Please repeat the line that has "default: begin" and all lines after it, exactly as they appear, through the end of the entries.
+ + + + +
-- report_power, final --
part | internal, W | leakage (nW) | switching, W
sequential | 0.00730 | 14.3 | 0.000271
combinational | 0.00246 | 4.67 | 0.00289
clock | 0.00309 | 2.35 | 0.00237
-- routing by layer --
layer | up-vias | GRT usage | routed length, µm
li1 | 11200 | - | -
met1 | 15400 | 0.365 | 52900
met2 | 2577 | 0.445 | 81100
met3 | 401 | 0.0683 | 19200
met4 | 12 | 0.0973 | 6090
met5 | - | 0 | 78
File: src/rtl/mux_sel_arbiter_hold_cnt.sv
// Tenure counter: saturates at MAX_HOLD, flags sat once the owner has used its last allowed cycle.
module mux_sel_arbiter_hold_cnt #(
    parameter int MAX_HOLD = 8,
    parameter int CNT_W    = 4
) (
    input  logic clk,
    input  logic rst,
    input  logic clr,
    input  logic en,
    output logic sat
);

    localparam logic [CNT_W-1:0] HOLD_MAX = CNT_W'(MAX_HOLD);
    localparam logic [CNT_W-1:0] SAT_AT   = CNT_W'(MAX_HOLD - 1);

    logic [CNT_W-1:0] cnt_q;
    logic [CNT_W-1:0] cnt_d;

    always_comb begin
        cnt_d = cnt_q;
        if (clr) begin
            cnt_d = '0;
        end else if (en && (cnt_q < HOLD_MAX)) begin
            cnt_d = cnt_q + 1'b1;
        end
    end

    always_ff @(posedge clk) begin
        if (rst) begin
            cnt_q <= '0;
        end else begin
            cnt_q <= cnt_d;
        end
    end

    assign sat = (cnt_q >= SAT_AT);

endmodule

File: src/rtl/mux_sel_arbiter.sv
// Round-robin owner of the shared 2:1 mux SEL line with bounded tenure and a one-cycle handover gap.
// Optional MUX_ARB_LOCK_EN adds a LOCK input that lets the current owner hold past MAX_HOLD.
module mux_sel_arbiter
    import mux_sel_arbiter_pkg::*;
#(
    parameter int MAX_HOLD = 8,
    parameter int CNT_W    = 4
) (
    input  logic   CLK,
    input  logic   RST,
    input  logic   REQ0,
    input  logic   REQ1,
`ifdef MUX_ARB_LOCK_EN
    input  logic   LOCK,
`endif
    output logic   GNT0,
    output logic   GNT1,
    output logic   SEL,
    output logic   BUSY,
    output state_t dbg_state
);

    state_t state_q, state_d;
    logic   gnt0_q, gnt0_d;
    logic   gnt1_q, gnt1_d;
    logic   sel_q, sel_d;
    logic   busy_q, busy_d;
    logic   last_q, last_d;
    logic   cnt_clr, cnt_en, cnt_sat;
    logic   preempt;
    logic   target_req;

    mux_sel_arbiter_hold_cnt #(
        .MAX_HOLD (MAX_HOLD),
        .CNT_W    (CNT_W)
    ) u_hold_cnt (
        .clk (CLK),
        .rst (RST),
        .clr (cnt_clr),
        .en  (cnt_en),
        .sat (cnt_sat)
    );

`ifdef MUX_ARB_LOCK_EN
    assign preempt = cnt_sat && !LOCK;
`else
    assign preempt = cnt_sat;
`endif

    // In SWITCH the incoming side is whatever SEL already points at.
    assign target_req = (sel_q == SEL_IN1) ? REQ1 : REQ0;

    always_comb begin
        state_d = state_q;
        sel_d   = sel_q;
        last_d  = last_q;
        cnt_clr = 1'b0;
        cnt_en  = 1'b0;
        case (state_q)
            ST_IDLE: begin
                if (REQ0 && (!REQ1 || (last_q == SEL_IN1))) begin
                    state_d = ST_OWN0;
                    sel_d   = SEL_IN0;
                    last_d  = SEL_IN0;
                    cnt_clr = 1'b1;
                end else if (REQ1) begin
                    state_d = ST_OWN1;
                    sel_d   = SEL_IN1;
                    last_d  = SEL_IN1;
                    cnt_clr = 1'b1;
                end
            end
            ST_OWN0: begin
                cnt_en = 1'b1;
                if (REQ1 && (!REQ0 || preempt)) begin
                    state_d = ST_SWITCH;
                    sel_d   = SEL_IN1;
                end else if (!REQ0) begin
                    state_d = ST_IDLE;
                end
            end
            ST_OWN1: begin
                cnt_en = 1'b1;
                if (REQ0 && (!REQ1 || preempt)) begin
                    state_d = ST_SWITCH;
                    sel_d   = SEL_IN0;
                end else if (!REQ1) begin
                    state_d = ST_IDLE;
                end
            end
            ST_SWITCH: begin
                if (target_req) begin
                    state_d = (sel_q == SEL_IN1) ? ST_OWN1 : ST_OWN0;
                    last_d  = sel_q;
                    cnt_clr = 1'b1;
                end else begin
                    state_d = ST_IDLE;
                end
            end
            default: begin
                state_d = ST_IDLE;
            end
        endcase
        gnt0_d = (state_d == ST_OWN0);
        gnt1_d = (state_d == ST_OWN1);
        busy_d = gnt0_d || gnt1_d;
    end

    always_ff @(posedge CLK) begin
        if (RST) begin
            state_q <= ST_IDLE;
            gnt0_q  <= 1'b0;
            gnt1_q  <= 1'b0;
            sel_q   <= SEL_IN0;
            busy_q  <= 1'b0;
            last_q  <= SEL_IN1;
        end else begin
            state_q <= state_d;
            gnt0_q  <= gnt0_d;
            gnt1_q  <= gnt1_d;
            sel_q   <= sel_d;
            busy_q  <= busy_d;
            last_q  <= last_d;
        end
    end

    assign GNT0      = gnt0_q;
    assign GNT1      = gnt1_q;
    assign SEL       = sel_q;
    assign BUSY      = busy_q;
    assign dbg_state = state_q;

endmodule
+ + + + +
### ANSWER SPACE
            default: begin
                state_d = ST_IDLE;
            end
        endcase
        gnt0_d = (state_d == ST_OWN0);
        gnt1_d = (state_d == ST_OWN1);
        busy_d = gnt0_d || gnt1_d;
    end

    always_ff @(posedge CLK) begin
        if (RST) begin
            state_q <= ST_IDLE;
            gnt0_q  <= 1'b0;
            gnt1_q  <= 1'b0;
            sel_q   <= SEL_IN0;
            busy_q  <= 1'b0;
            last_q  <= SEL_IN1;
        end else begin
            state_q <= state_d;
            gnt0_q  <= gnt0_d;
            gnt1_q  <= gnt1_d;
            sel_q   <= sel_d;
            busy_q  <= busy_d;
            last_q  <= last_d;
        end
    end

    assign GNT0      = gnt0_q;
    assign GNT1      = gnt1_q;
    assign SEL       = sel_q;
    assign BUSY      = busy_q;
    assign dbg_state = state_q;

endmodule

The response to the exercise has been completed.